At best, the association between glyphosate and NHL in this study is equivocal, remains potentially confounded by established risk factors such as immunosuppression and Epstein-Barr virus (as noted previously by the Australian DoHA, 2005), and could also have been affected by recall, exposure measurement and information bias if NHL cases or their interviewers believed that their disease may be related to pesticides (Mink, unpublished). Mink has also observed that, by excluding 88 potential cases who died before they could be interviewed, the study population did not represent those cases with more aggressive disease. Furthermore, the dose-response analysis may have been confounded by exposure to other herbicides, and was based on unequal cut-off points for glyphosate (<10 days or >10 days) and “other” herbicides (<32 days or >32 days) (Mink, unpublished).
APPENDIX 5: PHARMACOKINETICS OF GLYPHOSATE AND ITS METABOLITE AMPA IN RATS
Anadon et al (2009): Laboratory grade glyphosate (Sigma Chemical Co, St Louis, MO, USA; purity 95%) was administered to male Wistar rats (Charles River Inc, Margate, Kent, UK; bw 200 – 210 g) at 100 mg/kg bw IV (in 0.1 mL glycerol formal) or 400 mg/kg PO (gavage to fasted animals in 0.5 mL corn oil). Groups of 8 rats were killed and exsanguinated at 0.25, 0.5, 1, 2, 4, 6, 8, 10, 12 and 24 h post-dosing, and the concentrations of glyphosate and aminomethyl phosphonic acid (AMPA) were measured in plasma by HPLC with fluorescence detection.

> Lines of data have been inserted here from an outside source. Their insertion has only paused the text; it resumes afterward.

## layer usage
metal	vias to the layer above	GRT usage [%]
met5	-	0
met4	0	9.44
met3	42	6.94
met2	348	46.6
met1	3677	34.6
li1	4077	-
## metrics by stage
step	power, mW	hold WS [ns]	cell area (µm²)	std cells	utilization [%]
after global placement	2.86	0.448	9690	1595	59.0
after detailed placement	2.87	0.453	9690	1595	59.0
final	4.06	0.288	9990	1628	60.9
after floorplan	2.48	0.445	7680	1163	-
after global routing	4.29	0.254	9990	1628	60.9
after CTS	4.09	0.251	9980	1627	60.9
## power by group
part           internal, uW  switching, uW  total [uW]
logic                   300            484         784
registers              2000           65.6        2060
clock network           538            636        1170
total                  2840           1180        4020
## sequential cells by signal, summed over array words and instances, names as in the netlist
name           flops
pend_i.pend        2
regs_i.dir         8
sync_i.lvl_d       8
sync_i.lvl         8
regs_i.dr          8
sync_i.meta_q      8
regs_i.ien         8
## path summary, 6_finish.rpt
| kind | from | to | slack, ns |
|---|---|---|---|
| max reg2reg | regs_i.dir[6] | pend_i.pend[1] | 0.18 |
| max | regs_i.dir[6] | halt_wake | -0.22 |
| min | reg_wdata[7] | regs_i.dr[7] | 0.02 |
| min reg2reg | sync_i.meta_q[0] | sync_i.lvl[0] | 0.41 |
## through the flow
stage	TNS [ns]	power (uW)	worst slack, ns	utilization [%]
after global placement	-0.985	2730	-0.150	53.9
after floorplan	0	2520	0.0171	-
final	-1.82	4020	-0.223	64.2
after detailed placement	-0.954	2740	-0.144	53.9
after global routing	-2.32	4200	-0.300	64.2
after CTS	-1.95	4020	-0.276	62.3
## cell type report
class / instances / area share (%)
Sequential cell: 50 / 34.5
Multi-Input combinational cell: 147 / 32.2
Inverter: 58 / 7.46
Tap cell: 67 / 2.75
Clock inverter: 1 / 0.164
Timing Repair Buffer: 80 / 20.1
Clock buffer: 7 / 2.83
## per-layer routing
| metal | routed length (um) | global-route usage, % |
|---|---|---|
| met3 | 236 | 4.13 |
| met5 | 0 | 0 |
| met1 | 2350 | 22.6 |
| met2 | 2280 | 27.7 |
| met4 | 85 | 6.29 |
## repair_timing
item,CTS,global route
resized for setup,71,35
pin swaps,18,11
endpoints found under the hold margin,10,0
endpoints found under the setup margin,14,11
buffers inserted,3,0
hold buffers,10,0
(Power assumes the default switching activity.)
<file path="src/rtl/lts_pkg.sv">
package lts_pkg;
  typedef enum logic [1:0] {
    OP_READ   = 2'b00,
    OP_RENEW  = 2'b01,
    OP_WRITE  = 2'b10,
    OP_WRBACK = 2'b11
  } lts_op_e;
endpackage

</file>
<file path="src/rtl/lts_rr_arbiter.sv">
module lts_rr_arbiter #(
  parameter int NUM_REQ = 4,
  parameter int IDX_W   = (NUM_REQ > 1) ? $clog2(NUM_REQ) : 1
) (
  input  logic               clk,
  input  logic               rst_n,
  input  logic [NUM_REQ-1:0] req,
  input  logic               advance,
  output logic [IDX_W-1:0]   win_idx,
  output logic               win_vld
);
  logic [IDX_W-1:0] ptr_q, ptr_d;
  int cand;

  // search from the pointer; the lowest distance wins (last assignment)
  always_comb begin
    win_vld = 1'b0;
    win_idx = '0;
    cand    = 0;
    for (int k = NUM_REQ - 1; k >= 0; k--) begin
      cand = int'(ptr_q) + k;
      if (cand >= NUM_REQ) cand = cand - NUM_REQ;
      if (req[cand]) begin
        win_vld = 1'b1;
        win_idx = IDX_W'(cand);
      end
    end
  end

  always_comb begin
    ptr_d = ptr_q;
    if (advance) begin
      if (win_idx == IDX_W'(NUM_REQ - 1)) ptr_d = '0;
      else                                ptr_d = win_idx + 1'b1;
    end
  end

  always_ff @(posedge clk or negedge rst_n) begin
    if (!rst_n) ptr_q <= '0;
    else        ptr_q <= ptr_d;
  end
endmodule

</file>
<file path="src/rtl/lts_ts_calc.sv">
module lts_ts_calc
  import lts_pkg::*;
#(
  parameter int TS_W  = 16,
  parameter int LEASE = 10
) (
  input  lts_op_e         op,
  input  logic [TS_W-1:0] core_pts,
  input  logic [TS_W-1:0] line_wts,
  input  logic [TS_W-1:0] line_rts,
  output logic [TS_W-1:0] nxt_pts,
  output logic [TS_W-1:0] nxt_wts,
  output logic [TS_W-1:0] nxt_rts,
  output logic [TS_W-1:0] lease_out,
  output logic            ovf
);
  localparam logic [TS_W:0] TS_MAX  = {1'b0, {TS_W{1'b1}}};
  localparam logic [TS_W:0] LEASE_X = (TS_W + 1)'(LEASE);

  logic [TS_W:0] pts_x, wts_x, rts_x;
  logic [TS_W:0] rd_pts, rd_base, rd_lease, wr_bump, wr_pts;

  function automatic logic [TS_W-1:0] sat(input logic [TS_W:0] v);
    return (v > TS_MAX) ? TS_MAX[TS_W-1:0] : v[TS_W-1:0];
  endfunction

  always_comb begin
    pts_x    = {1'b0, core_pts};
    wts_x    = {1'b0, line_wts};
    rts_x    = {1'b0, line_rts};
    rd_pts   = (pts_x > wts_x) ? pts_x : wts_x;
    rd_base  = (rts_x > rd_pts) ? rts_x : rd_pts;
    rd_lease = rd_base + LEASE_X;
    wr_bump  = rts_x + 1'b1;
    wr_pts   = (pts_x > wr_bump) ? pts_x : wr_bump;

    nxt_pts   = core_pts;
    nxt_wts   = line_wts;
    nxt_rts   = line_rts;
    lease_out = line_rts;
    ovf       = 1'b0;
    case (op)
      OP_READ, OP_RENEW: begin
        nxt_pts   = rd_pts[TS_W-1:0];
        nxt_rts   = sat(rd_lease);
        lease_out = sat(rd_lease);
        ovf       = (rd_lease > TS_MAX);
      end
      OP_WRITE: begin
        nxt_pts   = sat(wr_pts);
        nxt_wts   = sat(wr_pts);
        nxt_rts   = sat(wr_pts);
        lease_out = sat(wr_pts);
        ovf       = (wr_pts > TS_MAX);
      end
      default: ;
    endcase
  end
endmodule

</file>
<file path="src/rtl/lts_line_store.sv">
module lts_line_store #(
  parameter int NUM_LINES = 32,
  parameter int DATA_W    = 32,
  parameter int TS_W      = 16,
  parameter int CORE_W    = 2,
  parameter int LINE_W    = 5
) (
  input  logic              clk,
  input  logic              rst_n,
  input  logic [LINE_W-1:0] idx,
  input  logic              upd_ts,
  input  logic              upd_data,
  input  logic              own_set,
  input  logic              own_clr,
  input  logic [CORE_W-1:0] new_owner,
  input  logic [TS_W-1:0]   new_wts,
  input  logic [TS_W-1:0]   new_rts,
  input  logic [DATA_W-1:0] new_data,
  output logic [TS_W-1:0]   rd_wts,
  output logic [TS_W-1:0]   rd_rts,
  output logic [DATA_W-1:0] rd_data,
  output logic              rd_own_vld,
  output logic [CORE_W-1:0] rd_owner
);
  logic [TS_W-1:0]   wts_q   [NUM_LINES];
  logic [TS_W-1:0]   rts_q   [NUM_LINES];
  logic [DATA_W-1:0] data_q  [NUM_LINES];
  logic              ownv_q  [NUM_LINES];
  logic [CORE_W-1:0] owner_q [NUM_LINES];

  for (genvar l = 0; l < NUM_LINES; l++) begin : g_line
    logic hit;
    logic ownv_d;
    assign hit = (idx == LINE_W'(l));

    always_comb begin
      ownv_d = ownv_q[l];
      if (hit && own_set)      ownv_d = 1'b1;
      else if (hit && own_clr) ownv_d = 1'b0;
    end

    always_ff @(posedge clk or negedge rst_n) begin
      if (!rst_n) begin
        wts_q[l]   <= '0;
        rts_q[l]   <= '0;
        data_q[l]  <= '0;
        ownv_q[l]  <= 1'b0;
        owner_q[l] <= '0;
      end else begin
        if (hit && upd_ts) begin
          wts_q[l] <= new_wts;
          rts_q[l] <= new_rts;
        end
        if (hit && upd_data) data_q[l]  <= new_data;
        if (hit && own_set)  owner_q[l] <= new_owner;
        ownv_q[l] <= ownv_d;
      end
    end
  end

  assign rd_wts     = wts_q[idx];
  assign rd_rts     = rts_q[idx];
  assign rd_data    = data_q[idx];
  assign rd_own_vld = ownv_q[idx];
  assign rd_owner   = owner_q[idx];
endmodule

</file>
<file path="src/rtl/lts_coherence_mgr.sv">
module lts_coherence_mgr
  import lts_pkg::*;
#(
  parameter int NUM_CORES = 4,
  parameter int NUM_LINES = 32,
  parameter int DATA_W    = 32,
  parameter int TS_W      = 16,
  parameter int LEASE     = 10,
  parameter int CORE_W    = (NUM_CORES > 1) ? $clog2(NUM_CORES) : 1,
  parameter int LINE_W    = (NUM_LINES > 1) ? $clog2(NUM_LINES) : 1
) (
  input  logic                        clk,
  input  logic                        rst_n,
  input  logic [NUM_CORES-1:0]        req_valid,
  output logic [NUM_CORES-1:0]        req_ready,
  input  logic [2*NUM_CORES-1:0]      req_op,
  input  logic [LINE_W*NUM_CORES-1:0] req_line,
  input  logic [DATA_W*NUM_CORES-1:0] req_wdata,
  output logic                        rsp_valid,
  output logic [CORE_W-1:0]           rsp_core,
  output logic [1:0]                  rsp_op,
  output logic [DATA_W-1:0]           rsp_data,
  output logic [TS_W-1:0]             rsp_wts,
  output logic [TS_W-1:0]             rsp_lease,
  output logic [TS_W-1:0]             rsp_pts,
  output logic [TS_W*NUM_CORES-1:0]   core_pts,
  input  logic [TS_W*NUM_CORES-1:0]   chk_lease,
  output logic [NUM_CORES-1:0]        chk_ok,
  output logic                        ts_overflow
);
  lts_op_e           op_c    [NUM_CORES];
  logic [LINE_W-1:0] line_c  [NUM_CORES];
  logic [DATA_W-1:0] wdata_c [NUM_CORES];
  logic [TS_W-1:0]   pts_q   [NUM_CORES];

  logic [CORE_W-1:0] win_idx;
  logic              win_vld, need_flush, accept, own_clr;
  lts_op_e           sel_op;
  logic [LINE_W-1:0] sel_line;
  logic [DATA_W-1:0] sel_wdata;
  logic [TS_W-1:0]   sel_pts;
  logic [TS_W-1:0]   ln_wts, ln_rts, nxt_pts, nxt_wts, nxt_rts, lease_val;
  logic [DATA_W-1:0] ln_data;
  logic              ln_own_vld, calc_ovf;
  logic [CORE_W-1:0] ln_owner;

  logic              rsp_valid_q, rsp_valid_d, ovf_q, ovf_d;
  logic [CORE_W-1:0] rsp_core_q;
  logic [1:0]        rsp_op_q;
  logic [DATA_W-1:0] rsp_data_q, rsp_data_d;
  logic [TS_W-1:0]   rsp_wts_q, rsp_lease_q, rsp_pts_q;

  for (genvar c = 0; c < NUM_CORES; c++) begin : g_core
    logic [TS_W-1:0] pts_d;
    assign op_c[c]    = lts_op_e'(req_op[2*c +: 2]);
    assign line_c[c]  = req_line[LINE_W*c +: LINE_W];
    assign wdata_c[c] = req_wdata[DATA_W*c +: DATA_W];
    assign req_ready[c] = accept && (win_idx == CORE_W'(c));
    assign chk_ok[c]    = (pts_q[c] <= chk_lease[TS_W*c +: TS_W]);
    assign core_pts[TS_W*c +: TS_W] = pts_q[c];

    always_comb begin
      pts_d = pts_q[c];
      if (accept && (win_idx == CORE_W'(c))) pts_d = nxt_pts;
    end

    always_ff @(posedge clk or negedge rst_n) begin
      if (!rst_n) pts_q[c] <= '0;
      else        pts_q[c] <= pts_d;
    end
  end

  lts_rr_arbiter #(.NUM_REQ(NUM_CORES), .IDX_W(CORE_W)) u_arb (
    .clk     (clk),
    .rst_n   (rst_n),
    .req     (req_valid),
    .advance (accept),
    .win_idx (win_idx),
    .win_vld (win_vld)
  );

  assign sel_op    = op_c[win_idx];
  assign sel_line  = line_c[win_idx];
  assign sel_wdata = wdata_c[win_idx];
  assign sel_pts   = pts_q[win_idx];

  // an owned line is flushed before anyone else may touch it
  assign need_flush = win_vld && ln_own_vld && (ln_owner != win_idx) && (sel_op != OP_WRBACK);
  assign accept     = win_vld && !need_flush;
  assign own_clr    = need_flush ||
                      (accept && (sel_op == OP_WRBACK) && ln_own_vld && (ln_owner == win_idx));

  lts_line_store #(
    .NUM_LINES (NUM_LINES),
    .DATA_W    (DATA_W),
    .TS_W      (TS_W),
    .CORE_W    (CORE_W),
    .LINE_W    (LINE_W)
  ) u_store (
    .clk        (clk),
    .rst_n      (rst_n),
    .idx        (sel_line),
    .upd_ts     (accept),
    .upd_data   (accept && (sel_op == OP_WRITE)),
    .own_set    (accept && (sel_op == OP_WRITE)),
    .own_clr    (own_clr),
    .new_owner  (win_idx),
    .new_wts    (nxt_wts),
    .new_rts    (nxt_rts),
    .new_data   (sel_wdata),
    .rd_wts     (ln_wts),
    .rd_rts     (ln_rts),
    .rd_data    (ln_data),
    .rd_own_vld (ln_own_vld),
    .rd_owner   (ln_owner)
  );

  lts_ts_calc #(.TS_W(TS_W), .LEASE(LEASE)) u_calc (
    .op        (sel_op),
    .core_pts  (sel_pts),
    .line_wts  (ln_wts),
    .line_rts  (ln_rts),
    .nxt_pts   (nxt_pts),
    .nxt_wts   (nxt_wts),
    .nxt_rts   (nxt_rts),
    .lease_out (lease_val),
    .ovf       (calc_ovf)
  );

  always_comb begin
    rsp_valid_d = accept;
    rsp_data_d  = (sel_op == OP_WRITE) ? sel_wdata : ln_data;
    ovf_d       = ovf_q | (accept & calc_ovf);
  end

  always_ff @(posedge clk or negedge rst_n) begin
    if (!rst_n) begin
      rsp_valid_q <= 1'b0;
      rsp_core_q  <= '0;
      rsp_op_q    <= '0;
      rsp_data_q  <= '0;
      rsp_wts_q   <= '0;
      rsp_lease_q <= '0;
      rsp_pts_q   <= '0;
      ovf_q       <= 1'b0;
    end else begin
      rsp_valid_q <= rsp_valid_d;
      ovf_q       <= ovf_d;
      if (accept) begin
        rsp_core_q  <= win_idx;
        rsp_op_q    <= sel_op;
        rsp_data_q  <= rsp_data_d;
        rsp_wts_q   <= (sel_op == OP_WRITE) ? nxt_wts : ln_wts;
        rsp_lease_q <= lease_val;
        rsp_pts_q   <= nxt_pts;
      end
    end
  end

  assign rsp_valid   = rsp_valid_q;
  assign rsp_core    = rsp_core_q;
  assign rsp_op      = rsp_op_q;
  assign rsp_data    = rsp_data_q;
  assign rsp_wts     = rsp_wts_q;
  assign rsp_lease   = rsp_lease_q;
  assign rsp_pts     = rsp_pts_q;
  assign ts_overflow = ovf_q;
endmodule

</file>
<file path="config.mk">
export PLATFORM = sky130hd
export DESIGN_NAME = lts_coherence_mgr
export DESIGN_NICKNAME = d
export VERILOG_FILES = /design/src/rtl/lts_pkg.sv /design/src/rtl/lts_rr_arbiter.sv /design/src/rtl/lts_ts_calc.sv /design/src/rtl/lts_line_store.sv /design/src/rtl/lts_coherence_mgr.sv
export SDC_FILE = /design/constraint.sdc
export NUM_CORES = 2
export LEC_CHECK = 0
export BUFFER_PORTS_ARGS = -buffer_cell sky130_fd_sc_hd__buf_2
export CAP_MARGIN = 10
export CORE_MARGIN = 1
export CORE_UTILIZATION = 60
export CTS_CLUSTER_SIZE = 8
export DETAILED_ROUTE_END_ITERATION = 7
export PLACE_DENSITY = 0.73
export SETUP_SLACK_MARGIN = 0.1
export SLEW_MARGIN = 20
export SYNTH_ARGS = -nofsm -noshare
export SYNTH_HDL_FRONTEND = slang
export SYNTH_SLANG_ARGS = --single-unit
</file>
<file path="constraint.sdc">
create_clock -name clk -period 16.5 [get_ports clk]
set_input_delay 1.65 -clock clk [delete_from_list [all_inputs] [get_ports clk]]
set_output_delay 1.65 -clock clk [all_outputs]
set_load 0.05 [all_outputs]
</file>
Word level (Yosys, flattened, before mapping)
Cells that the tools add are included.
{ "totals": {"register_bits": 2296, "latchBits": 0, "ramBits": 0, "rom_bits": 0, "in_bits": 226, "elab_cells": 519, "n_memories": 0} }
{ "op_classes": {"n_addsub": 10, "n_mul": 0, "div": 0, "magnitude_cmp": 19, "n_eq_ne": 40, "shifts": 0, "n_mux": 127, "bitwise": 4, "reduce_logical": 146} }
{ "ops": {"columns": ["op", "count"], "rows": [
  ["$mux W32", 9],
  ["$mux W16", 11],
  ["$bmux W16 S5", 2],
  ["$bmux W32 S5", 1],
  ["$lt A32 B4 Y1 const B", 4],
  ["$logic_and A1 B1 Y1", 108],
  ["$ge A32 B4 Y1 const B", 3],
  ["$sub A32 B4 Y32 const B", 3],
  ["$eq A5 B5 Y1 const B", 16],
  ["$mux W1", 78],
  ["$bmux W32 S2", 1],
  ["$le A16 B16 Y1", 4],
  ["$pmux W16 S2", 2],
  ["$reduce_bool A2 Y1", 32],
  ["$eq A5 B4 Y1 const B", 8],
  ["$gt A16 B17 Y1", 2],
  ["$gt A17 B16 Y1 const B", 2],
  ["$mux W17", 2],
  ["$bmux W16 S2", 1],
  ["$eq A5 B3 Y1 const B", 4],
  ["$mux W2", 9],
  ["$add A16 B1 Y17 const B", 1],
  ["$add A17 B4 Y17 const B", 1],
  ["$gt A16 B16 Y1", 1],
  ["30 further kinds", 41]
]} }

Longest topological paths before layout
{ "depth": {"depth_word": 30, "ltp_mapped": 62, "depth_no_buf": 49} }

Modules after synthesis
Synthesis repeated with hierarchy kept, for this count alone.
{ "unflattened": {"hier_cells": 8157, "hier_area_um2": 110696.2} }
{ "modules_own_cells": {"columns": ["mod", "instances", "cells_per_inst", "area_each_um2", "seq_area_each_um2"], "rows": [
  ["lts_line_store", 1, 6715, 97527.3, 53651.5],
  ["lts_coherence_mgr", 1, 799, 8976.1, 3753.6],
  ["lts_ts_calc", 1, 620, 4012.6, 0.0],
  ["lts_rr_arbiter", 1, 23, 180.2, 50.0]
]} }

Worst setup path before layout
Ideal clock, no wire load.
{ "synth_path": {"path_type": "input-to-reg", "startpoint": "input req_valid[1]", "endpoint": "register rsp_lease_q[1] (netlist: rsp_lease[1])", "setup_ns": 0.073, "t_arrival_ns": 11.879, "required_ns": 16.427, "slack_ns": 4.548, "stages": 56, "path_buffers": 13, "path_cell_list": "nand2b_1 o211a_4 o21ai_0 nand3_2 nand2_2 buf_6 buf_4 buf_4 buf_4 buf_4 buf_4 buf_2 buf_2 clkbuf_1 nand3_1 a311oi_1 a31oi_1 a21o_1 [20 not listed] nand2_1 o31ai_4 a21oi_2 nor2_1 buf_2 a21oi_1 inv_1 ha_1 a211o_1 nor2b_1 xnor2_1 mux2i_1 nand3_1 a2111o_1 nor4_4 a221oi_4 buf_6 a21oi_2"} }
{ "synth_via": {"elab_chain_len": 23} }
{ "synth_lines": {"columns": ["element", "line_no", "source"], "rows": [
  ["from (decl)", "lts_coherence_mgr.sv:14", "input logic [NUM_CORES-1:0] req_valid,"],
  ["$bmux W1 S2", "lts_rr_arbiter.sv:23", "if (req[cand]) begin"],
  ["$mux W1 (implied by the code) (2 in series)", "lts_rr_arbiter.sv:23", null],
  ["$mux W2 (4 in series)", "lts_rr_arbiter.sv:23", null],
  ["$not A2 Y3 (implied by the code)", "lts_coherence_mgr.sv:82, lts_coherence_mgr.sv:83, lts_coherence_mgr.sv:85", null],
  ["$bmux W5 S2", "lts_coherence_mgr.sv:83", "assign sel_line = line_c[win_idx];"],
  ["$mux W5 (implied by the code) (2 in series)", "lts_coherence_mgr.sv:83", null],
  ["$not A5 Y6 (implied by the code)", null, null],
  ["$bmux W16 S5", "lts_line_store.sv:61", "assign rd_wts = wts_q[idx];"],
  ["$mux W16 (implied by the code) (2 in series)", "lts_line_store.sv:61", null],
  ["$gt A16 B16 Y1", "lts_ts_calc.sv:31", "rd_pts = (pts_x > wts_x) ? pts_x : wts_x;"],
  ["$mux W16", "lts_ts_calc.sv:31", null],
  ["$gt A16 B17 Y1", "lts_ts_calc.sv:32", "rd_base = (rts_x > rd_pts) ? rts_x : rd_pts;"],
  ["$mux W17", "lts_ts_calc.sv:32", null],
  ["$add A17 B4 Y17", "lts_ts_calc.sv:33", "rd_lease = rd_base + LEASE_X;"],
  ["$gt A17 B16 Y1", "lts_ts_calc.sv:24", "return (v > TS_MAX) ? TS_MAX[TS_W-1:0] : v[TS_W-1:0];"],
  ["$mux W16", "lts_ts_calc.sv:24", null],
  ["$pmux W16 S2", "lts_ts_calc.sv:42", "case (op)"],
  ["to (signal assigned)", "lts_coherence_mgr.sv:154", "rsp_lease_q <= lease_val;"],
  ["to (decl)", "lts_coherence_mgr.sv:51", "logic [TS_W-1:0] rsp_wts_q, rsp_lease_q, rsp_pts_q;"]
]} }
Several ways; a longest one is shown, not always the timed one. The select of a mux whose other input is x is not followed.
A chain may end at the register's enable or synchronous reset.

Final worst setup path
{ "layout_path": {"startpoint": "input req_valid[0]", "endpoint": "register u_store.rts_q[130] (netlist bit)"} }
{ "layout_via": {"elab_chain_len": 23} }
{ "layout_lines": {"columns": ["element", "line_no", "source"], "rows": [
  ["$bmux W1 S2", "lts_rr_arbiter.sv:23", null],
  ["$mux W1 (implied by the code) (2 in series)", "lts_rr_arbiter.sv:23", null],
  ["$mux W2 (4 in series)", "lts_rr_arbiter.sv:23", null],
  ["$not A2 Y3 (implied by the code)", "lts_coherence_mgr.sv:82, lts_coherence_mgr.sv:83, lts_coherence_mgr.sv:85", null],
  ["$bmux W5 S2", "lts_coherence_mgr.sv:83", null],
  ["$mux W5 (implied by the code) (2 in series)", "lts_coherence_mgr.sv:83", null],
  ["$not A5 Y6 (implied by the code)", null, null],
  ["$bmux W16 S5", "lts_line_store.sv:61", null],
  ["$mux W16 (implied by the code) (2 in series)", "lts_line_store.sv:61", null],
  ["$gt A16 B16 Y1", "lts_ts_calc.sv:31", null],
  ["$mux W16", "lts_ts_calc.sv:31", null],
  ["$gt A16 B17 Y1", "lts_ts_calc.sv:32", null],
  ["$mux W17", "lts_ts_calc.sv:32", null],
  ["$add A17 B4 Y17", "lts_ts_calc.sv:33", null],
  ["$gt A17 B16 Y1", "lts_ts_calc.sv:24", null],
  ["$mux W16", "lts_ts_calc.sv:24", null],
  ["$pmux W16 S2", "lts_ts_calc.sv:42", null],
  ["to (signal, indexed assignment)", "lts_line_store.sv:52", "rts_q[l] <= new_rts;"],
  ["to (decl)", "lts_line_store.sv:26", "logic [TS_W-1:0] rts_q [NUM_LINES];"]
]} }
Several ways; a longest one is shown, not always the timed one. The select of a mux whose other input is x is not followed.

==> flow_metrics.py <==
metrics = {
    "setup_path": {
        "timing.critical_path.buf_inv": 7,
        "r2r_start": "u_arb.ptr_q[1]",
        "cp.required_ps": 17320,
        "cpMostUsedCell": "mux2i_1",
        "crit_cells": 48,
        "r2r_end": "u_store.rts_q[130]",
        "cp-end-kind": "flop",
        "reg2reg_slack_ps": 3710,
        "r2r_cells": 46,
        "cp_slowest_stage_delay_ps": 800,
        "crit_path_top_delay_cell": "nand3_1",
        "cp_data_arrival_time_ps": 13930,
        "critPathLaunch": "req_valid[0]",
        "path_class": "input pin to flop",
        "worstPathMaxFanout": 40,
        "start_kind": "input pin",
        "cpLargestDelayFamily": "simple AND/OR/NAND/NOR gates",
    },
    "global_route": {
        "grt_max_degree": 195,
        "grt_pass1_vias": 95650,
        "grt_usage": 0.4286,
        "grt_pass1_wl_um": 601000,
        "antenna_found_initial": 7,
        "grt_overflow_total": 0,
    },
    "cts": {
        "insertion_delay_ps": 950,
        "path_clk_slew_ps": 50,
        "postCtsResizedCells": 0,
        "cts_sinks": 2296,
        "h-tree-depth": 5,
        "clockRootBuffer": "clkbuf_16",
        "cts_hold_buf": 0,
        "clock_path_buffers": 4,
        "cts_tree": "built",
        "numCtsBuffers": 337,
        "cts_setup_buffers": 0,
    },
    "routing": {
        "wl_per_cell_um": 26.15,
        "route.detailed.drc": 0,
        "finalWirelength_um": 399600,
        "dr.pass1.iters": 7,
        "vias_per_cell": 6.544,
        "drtAntennaViolNets": 0,
        "num_vias": 99990,
        "drtIter0Drc": 13160,
    },
    "outcome": {
        "status": "complete, no violations",
    },
    "floorplanning": {
        "std_cell_rows": 156,
        "start_util": 0.6064,
        "ios": 384,
        "fp.dieW_um": 430.3,
        "coreArea_um2": 181500,
        "die_h_um": 430.3,
        "die_area_um2": 185200,
    },
    "sta": {
        "grt_setup_unrepaired": "no",
        "clock.fmax_mhz": 76.32,
        "clock_skew_ps": 58.37,
        "whs_ps": 472.6,
        "worst_slew_pin_slew_ps": 1288,
        "finalHoldViolCount": 0,
        "period_needed_ps": 13100,
        "maxSlewHeadroom": 0.1384,
        "maxSlewViolCount": 0,
        "finalSetupTns_ps": 0,
        "fin_crit_sh": 0.7942,
        "setup_violations": 0,
    },
    "place": {
        "portBuffers": 383,
        "dp_hpwl_um": 230000,
        "globalplace.congestion": 0.9748,
    },
    "min_path": {
        "hp-class": "flop to flop",
        "min_to": "u_store.rts_q[221]",
        "hold_depth": 2,
        "min_from": "u_store.rts_q[221]",
    },
    "layout": {
        "multi_input_area_um2": 47800,
        "fillers": 14650,
        "nets": 13230,
        "post_route_cells_drive_above_1_share": 0.1018,
        "synthToLayoutAreaGrowth_pct": 10.72,
        "final_common_cell": "nand2_1",
        "final_cell_mix": "3722 x nand2_1, 2296 x dfrtp_1, 1498 x o21ai_0, 874 x nand3_1, 796 x nor2_1",
        "regArea_um2": 57460,
    },
    "yosys": {
        "syn_inst": 13050,
        "avgSynthCellArea_um2": 8.433,
        "synth-edff-count": 0,
        "synth_area_um2": 110100,
        "synth.distinct_cells": 99,
        "async_reset_ff_frac": 1.000,
        "synth_nets": 13400,
        "synthFlopType": "dfrtp_1",
        "ys_seq_elements": 2296,
        "synth_warnings": 0,
        "yosysSeqAreaShare": 0.5220,
    },
    "run": {
        "maxCapViolCount": 0,
    },
}
-- stage by stage --
stage	instance area [µm²]	worst slack (ps)	util	instances
finish	121900	3396	0.6714	15280
CTS	121700	3613	0.6707	15270
global route	121900	2891	0.6713	15280
global placement	113000	2797	0.6227	14920
detailed placement	113100	2771	0.6230	14920
floorplan	110100	4548	-	13050
-- cell families after synthesis --
family                   Yosys count  synth area share
AND/OR/NAND/NOR                 6011            0.2274
AO/OA/AOI/OAI                   3089            0.1668
flip-flops                      2296            0.5220
buffers and inverters           1326           0.05046
multiplexers                     180           0.01733
adder cells (fa/ha/maj)          118           0.01339
XOR/XNOR                          33          0.002626
-- layout make-up --
| type | count | share of cell area |
|---|---|---|
| Multi-Input combinational cell | 9431 | 0.3923 |
| Tap cell | 2370 | 0.02433 |
| Clock inverter | 8 | 0.0008727 |
| Clock buffer | 344 | 0.07019 |
| Timing Repair Buffer | 677 | 0.03622 |
| Inverter | 146 | 0.004528 |
| Antenna cell | 8 | 0.0001643 |
| Sequential cell | 2296 | 0.4714 |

Glyphosate, IV administration: Following an initial peak concentration (Cmax) of 166 µg/mL plasma pharmacokinetics were biphasic, consistent with a two-compartment open model, with rapid distribution and gradual elimination. The volume of distribution at steady state was 2.99 L/kg, suggesting extensive diffusion into the tissues. Clearance was 0.995 L/h/kg. The elimination half-life from plasma was 9.99 h and the area under the concentration vs time curve (AUC) was 100 mg.h/L.
Glyphosate, PO administration: Absorption from the GIT was gradual, with a Cmax of 4.62 µg/mL occurring in plasma at 5.2 h. Oral bioavailability was poor (23.2%). Clearance was the same as following IV administration and the AUC was similar (at 93.3 mg.h/L), but the elimination half-life from plasma was appreciably more prolonged (14.4 h).
AMPA: The metabolite first appeared in plasma within 0.25 h of PO dosing, and had similar pharmacokinetic behaviour to glyphosate. The Cmax (0.42 µg/mL) occurred at 2.4 h. An AUC of 6.1 mg.h/L was attained, ca 6.5% of glyphosate’s AUC in plasma. The elimination half-life of 15.1 h was similar to that of the parent chemical after PO administration.